How do you decide whether to go the post-doc route or apply to an academic position?
Diane answer: A PhD is not a requirement to work in industry - a master's degree is often enough. (I didn't know what I wanted to do when I got my master's in math) Having a PhD is a benefit for my employer. However, I use the skills I learned in working on my PhD (collaboration, researching topics, teaching) daily.
Many companies are only interested in hiring new grads. They want to train you themselves.
Won: you do need a PhD to be a professor, though you can often be a lecturer or teacher with a Masters.
If you do a postdoc you may be able to find a more competitive position; but you can also lose a bit of time. So it depends on the situation and your goals. Postdoc mentor is very important, more important than the fancy school. Some advisors are much better than others; just because they are good PhD advisors does not mean that they are good postdoc advisors
Nancy: people often come into government with Bachelors or Masters. PhD often not required but Masters sometimes are; masters’ plus experience etc. Specific to criteria on job posting. Look through postings on usajobs.gov. My position – PhD not required but I have used many of things that I have learned during my PhD
JOIN ASA CCD's next in Your Career Path - Career Next-Steps and Promotions - Friday June 11 2021 at 1pm Eastern. Register
Panelists: Early data science careers and the job search process. Friday, April 30 at 1pm Eastern.
|Nancy Murray, Statistician at CDC and Biostatistics PhD Candidate at Emory University
Nancy Murray holds a Bachelor of Science in statistics from the University of Tennessee, Knoxville and a Master of Science in biostatistics from Emory University. She is currently pursuing her doctoral degree in biostatistics from Emory University. She joined CDC in Fall 2020 as a Statistician in the Influenza Division of the National Center for Immunization and Respiratory Diseases.

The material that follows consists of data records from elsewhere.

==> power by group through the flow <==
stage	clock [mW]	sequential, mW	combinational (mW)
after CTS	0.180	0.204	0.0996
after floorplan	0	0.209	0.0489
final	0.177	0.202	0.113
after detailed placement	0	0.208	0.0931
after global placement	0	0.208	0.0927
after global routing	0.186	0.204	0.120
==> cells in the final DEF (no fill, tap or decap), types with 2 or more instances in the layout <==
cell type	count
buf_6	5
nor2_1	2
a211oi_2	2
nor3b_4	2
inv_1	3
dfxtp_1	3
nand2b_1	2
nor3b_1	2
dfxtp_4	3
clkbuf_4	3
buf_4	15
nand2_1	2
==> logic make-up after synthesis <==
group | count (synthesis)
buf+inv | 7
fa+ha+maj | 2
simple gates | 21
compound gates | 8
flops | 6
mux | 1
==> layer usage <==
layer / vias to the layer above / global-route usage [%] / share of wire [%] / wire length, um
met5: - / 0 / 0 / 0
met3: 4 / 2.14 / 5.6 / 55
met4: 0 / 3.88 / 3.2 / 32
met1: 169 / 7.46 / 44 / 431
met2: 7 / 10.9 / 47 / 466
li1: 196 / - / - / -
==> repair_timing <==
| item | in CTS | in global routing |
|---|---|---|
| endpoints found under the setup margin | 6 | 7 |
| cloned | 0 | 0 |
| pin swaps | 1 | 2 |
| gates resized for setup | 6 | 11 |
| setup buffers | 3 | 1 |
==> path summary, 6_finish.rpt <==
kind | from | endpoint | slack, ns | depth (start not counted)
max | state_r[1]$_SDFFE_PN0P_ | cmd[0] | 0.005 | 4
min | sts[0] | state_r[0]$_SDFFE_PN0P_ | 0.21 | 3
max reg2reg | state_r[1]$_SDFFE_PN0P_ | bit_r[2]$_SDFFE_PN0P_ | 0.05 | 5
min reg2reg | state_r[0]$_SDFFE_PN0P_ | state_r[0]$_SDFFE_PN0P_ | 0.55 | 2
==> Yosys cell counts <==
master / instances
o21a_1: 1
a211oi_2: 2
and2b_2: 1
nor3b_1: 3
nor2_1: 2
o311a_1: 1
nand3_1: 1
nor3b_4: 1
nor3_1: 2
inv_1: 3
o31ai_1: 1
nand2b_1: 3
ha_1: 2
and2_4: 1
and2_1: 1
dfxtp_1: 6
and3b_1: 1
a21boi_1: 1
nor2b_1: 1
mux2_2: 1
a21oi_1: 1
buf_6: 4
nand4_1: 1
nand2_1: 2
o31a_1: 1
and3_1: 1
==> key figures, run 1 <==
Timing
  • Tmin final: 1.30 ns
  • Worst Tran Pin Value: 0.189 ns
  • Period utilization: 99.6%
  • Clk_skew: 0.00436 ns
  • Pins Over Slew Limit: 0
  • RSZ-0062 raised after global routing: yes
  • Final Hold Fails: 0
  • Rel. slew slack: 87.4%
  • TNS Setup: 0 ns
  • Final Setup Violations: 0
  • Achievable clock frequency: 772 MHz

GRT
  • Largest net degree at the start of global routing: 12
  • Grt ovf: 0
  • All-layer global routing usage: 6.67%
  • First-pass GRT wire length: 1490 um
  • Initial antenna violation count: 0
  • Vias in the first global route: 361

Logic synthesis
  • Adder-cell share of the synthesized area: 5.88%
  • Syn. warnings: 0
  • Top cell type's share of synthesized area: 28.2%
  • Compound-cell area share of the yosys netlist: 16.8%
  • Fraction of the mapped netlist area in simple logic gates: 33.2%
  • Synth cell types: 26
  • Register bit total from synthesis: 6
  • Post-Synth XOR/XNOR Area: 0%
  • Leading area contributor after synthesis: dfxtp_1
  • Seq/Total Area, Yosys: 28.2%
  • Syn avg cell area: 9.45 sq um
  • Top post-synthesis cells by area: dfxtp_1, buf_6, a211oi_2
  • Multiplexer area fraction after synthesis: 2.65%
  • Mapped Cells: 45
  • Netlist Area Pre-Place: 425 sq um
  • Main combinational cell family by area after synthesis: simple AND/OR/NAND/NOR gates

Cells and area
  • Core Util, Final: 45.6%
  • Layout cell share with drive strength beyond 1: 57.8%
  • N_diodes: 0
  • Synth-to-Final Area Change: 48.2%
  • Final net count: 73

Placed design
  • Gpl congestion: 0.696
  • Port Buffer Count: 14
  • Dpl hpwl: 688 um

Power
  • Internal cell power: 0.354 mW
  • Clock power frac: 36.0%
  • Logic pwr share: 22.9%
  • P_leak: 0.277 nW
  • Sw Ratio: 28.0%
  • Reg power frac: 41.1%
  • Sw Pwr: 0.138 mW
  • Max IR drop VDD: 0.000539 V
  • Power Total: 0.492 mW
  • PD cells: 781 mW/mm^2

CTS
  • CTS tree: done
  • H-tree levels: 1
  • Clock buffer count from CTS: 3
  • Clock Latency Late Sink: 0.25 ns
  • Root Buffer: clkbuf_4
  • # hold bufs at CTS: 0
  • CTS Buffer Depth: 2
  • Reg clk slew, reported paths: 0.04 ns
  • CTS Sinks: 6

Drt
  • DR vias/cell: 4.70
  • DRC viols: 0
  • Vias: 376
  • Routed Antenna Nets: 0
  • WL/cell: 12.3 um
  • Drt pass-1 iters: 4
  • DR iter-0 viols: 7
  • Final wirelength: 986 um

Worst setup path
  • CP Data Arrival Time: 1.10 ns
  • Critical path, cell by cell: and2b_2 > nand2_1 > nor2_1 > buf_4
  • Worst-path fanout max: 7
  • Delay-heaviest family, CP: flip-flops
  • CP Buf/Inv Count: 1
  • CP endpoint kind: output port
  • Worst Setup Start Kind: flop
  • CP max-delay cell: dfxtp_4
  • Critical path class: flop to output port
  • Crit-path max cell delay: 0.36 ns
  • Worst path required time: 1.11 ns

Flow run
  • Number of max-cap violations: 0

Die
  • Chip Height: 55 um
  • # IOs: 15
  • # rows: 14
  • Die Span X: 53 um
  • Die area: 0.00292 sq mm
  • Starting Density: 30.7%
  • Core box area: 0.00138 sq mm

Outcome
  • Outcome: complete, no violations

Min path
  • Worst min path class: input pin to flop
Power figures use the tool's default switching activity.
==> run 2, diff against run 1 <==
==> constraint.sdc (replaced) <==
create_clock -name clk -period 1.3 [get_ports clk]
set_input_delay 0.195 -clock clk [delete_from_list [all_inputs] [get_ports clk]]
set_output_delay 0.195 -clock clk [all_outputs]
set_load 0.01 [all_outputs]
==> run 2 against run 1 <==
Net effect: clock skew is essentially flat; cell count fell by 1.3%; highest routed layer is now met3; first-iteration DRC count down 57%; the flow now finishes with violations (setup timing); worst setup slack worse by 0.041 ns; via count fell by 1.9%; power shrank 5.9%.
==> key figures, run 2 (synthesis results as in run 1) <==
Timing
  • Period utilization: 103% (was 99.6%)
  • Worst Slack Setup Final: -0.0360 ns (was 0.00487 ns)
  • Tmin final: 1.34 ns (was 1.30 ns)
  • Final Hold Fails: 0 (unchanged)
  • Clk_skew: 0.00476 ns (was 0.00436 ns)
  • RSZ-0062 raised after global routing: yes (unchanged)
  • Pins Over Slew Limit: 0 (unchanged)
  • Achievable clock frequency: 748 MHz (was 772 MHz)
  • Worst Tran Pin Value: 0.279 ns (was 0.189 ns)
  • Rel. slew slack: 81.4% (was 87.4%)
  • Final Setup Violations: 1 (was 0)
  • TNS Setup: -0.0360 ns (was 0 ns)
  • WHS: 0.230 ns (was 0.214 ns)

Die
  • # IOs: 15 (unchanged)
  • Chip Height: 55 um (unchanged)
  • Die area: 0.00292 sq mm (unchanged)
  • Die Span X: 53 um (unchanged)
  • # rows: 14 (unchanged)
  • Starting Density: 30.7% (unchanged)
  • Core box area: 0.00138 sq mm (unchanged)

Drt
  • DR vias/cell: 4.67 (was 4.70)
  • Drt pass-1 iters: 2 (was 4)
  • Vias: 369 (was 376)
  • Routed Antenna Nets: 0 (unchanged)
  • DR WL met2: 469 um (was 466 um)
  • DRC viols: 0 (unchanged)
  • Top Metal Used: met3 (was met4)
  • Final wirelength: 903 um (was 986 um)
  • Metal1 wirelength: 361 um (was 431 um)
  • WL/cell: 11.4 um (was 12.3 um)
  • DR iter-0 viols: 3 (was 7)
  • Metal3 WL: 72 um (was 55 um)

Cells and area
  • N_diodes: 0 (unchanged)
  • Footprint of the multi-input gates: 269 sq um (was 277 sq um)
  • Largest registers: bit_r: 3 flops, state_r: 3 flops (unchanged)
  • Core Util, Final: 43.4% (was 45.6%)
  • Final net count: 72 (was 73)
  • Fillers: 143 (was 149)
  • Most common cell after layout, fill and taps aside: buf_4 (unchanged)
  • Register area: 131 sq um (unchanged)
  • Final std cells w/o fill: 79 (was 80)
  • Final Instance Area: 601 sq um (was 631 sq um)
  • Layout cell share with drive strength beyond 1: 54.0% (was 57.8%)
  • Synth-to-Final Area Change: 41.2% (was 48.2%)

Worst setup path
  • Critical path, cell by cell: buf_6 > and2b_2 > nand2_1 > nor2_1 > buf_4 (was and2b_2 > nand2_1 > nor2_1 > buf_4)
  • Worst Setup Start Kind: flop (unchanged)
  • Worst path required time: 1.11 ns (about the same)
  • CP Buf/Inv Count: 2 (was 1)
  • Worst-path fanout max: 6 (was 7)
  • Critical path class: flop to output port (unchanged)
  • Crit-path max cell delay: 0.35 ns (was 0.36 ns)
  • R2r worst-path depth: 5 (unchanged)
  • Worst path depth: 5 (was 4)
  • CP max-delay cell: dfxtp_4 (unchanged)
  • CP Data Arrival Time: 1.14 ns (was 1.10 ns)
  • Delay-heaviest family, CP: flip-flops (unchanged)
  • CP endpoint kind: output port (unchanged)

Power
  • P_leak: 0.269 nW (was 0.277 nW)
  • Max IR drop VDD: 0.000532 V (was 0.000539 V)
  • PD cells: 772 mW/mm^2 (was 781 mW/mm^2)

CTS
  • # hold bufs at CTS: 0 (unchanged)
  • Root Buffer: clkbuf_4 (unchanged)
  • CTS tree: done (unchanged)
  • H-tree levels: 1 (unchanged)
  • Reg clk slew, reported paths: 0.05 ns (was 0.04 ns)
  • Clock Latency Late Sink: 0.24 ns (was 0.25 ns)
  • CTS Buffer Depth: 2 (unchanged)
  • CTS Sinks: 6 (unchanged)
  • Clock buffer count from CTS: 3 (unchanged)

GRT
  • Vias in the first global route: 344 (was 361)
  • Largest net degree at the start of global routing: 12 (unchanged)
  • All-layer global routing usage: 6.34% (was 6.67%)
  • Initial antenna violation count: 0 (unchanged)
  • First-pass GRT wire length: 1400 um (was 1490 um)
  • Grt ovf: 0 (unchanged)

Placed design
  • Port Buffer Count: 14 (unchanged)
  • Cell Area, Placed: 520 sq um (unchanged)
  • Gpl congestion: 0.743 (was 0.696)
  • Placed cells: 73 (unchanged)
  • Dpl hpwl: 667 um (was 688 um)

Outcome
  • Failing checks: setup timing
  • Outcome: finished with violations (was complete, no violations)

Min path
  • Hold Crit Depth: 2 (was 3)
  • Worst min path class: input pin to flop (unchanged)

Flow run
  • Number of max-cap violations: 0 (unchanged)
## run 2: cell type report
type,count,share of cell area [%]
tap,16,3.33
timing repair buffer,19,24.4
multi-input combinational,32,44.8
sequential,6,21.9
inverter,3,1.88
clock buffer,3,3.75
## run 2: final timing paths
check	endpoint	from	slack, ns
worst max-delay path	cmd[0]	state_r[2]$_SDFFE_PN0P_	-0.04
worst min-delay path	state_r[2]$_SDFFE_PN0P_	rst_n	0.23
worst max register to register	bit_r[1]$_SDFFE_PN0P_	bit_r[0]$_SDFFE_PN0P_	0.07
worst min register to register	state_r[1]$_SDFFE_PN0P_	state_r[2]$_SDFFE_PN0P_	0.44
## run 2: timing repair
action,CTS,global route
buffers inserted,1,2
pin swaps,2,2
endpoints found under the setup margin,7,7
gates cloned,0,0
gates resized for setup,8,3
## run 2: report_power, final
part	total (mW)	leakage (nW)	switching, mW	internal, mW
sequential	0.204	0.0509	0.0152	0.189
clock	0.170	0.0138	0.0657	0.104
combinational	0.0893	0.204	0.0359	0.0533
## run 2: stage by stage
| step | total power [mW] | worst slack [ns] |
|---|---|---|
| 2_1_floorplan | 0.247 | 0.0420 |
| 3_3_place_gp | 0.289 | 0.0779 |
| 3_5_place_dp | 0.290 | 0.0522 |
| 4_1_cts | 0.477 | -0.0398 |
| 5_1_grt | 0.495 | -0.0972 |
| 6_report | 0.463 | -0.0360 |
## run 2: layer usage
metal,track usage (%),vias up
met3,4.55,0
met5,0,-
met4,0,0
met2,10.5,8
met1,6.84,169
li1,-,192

|Won Chang, Assistant professor at University of Cincinnati
Dr. Won Chang received his PhD in 2014 from the Department of Statistics at Penn State. After his graduation he worked as a Postdoctoral Scholar at the University of Chicago for two years. In 2016 he joined the Department of Mathematical Sciences at the University of Cincinnati as an Assistant Professor. Dr. Chang will speak and answer questions about job-seeking in academia.
|Dr. Di Michelson, JMP
Dr. Diane K. Michelson develops courses, teaches classes, and mentors students in statistical methods using JMP software from SAS. Learners come from industries including pharmaceutical development and manufacturing, chemical processes and refineries, semiconductor manufacturing, and others. Prior to her role at SAS Institute, Di spent over 20 years as an industrial statistician in the semiconductor industry, both at an IC manufacturer and at Sematech, the industry’s research consortium. Di holds a Ph.D. in Statistics from Texas A&M University. She has served ASA as a PStat committee member, various officer positions in the Quality and Productivity section, various officer positions in the Austin chapter, and chair of the Hahn award committee.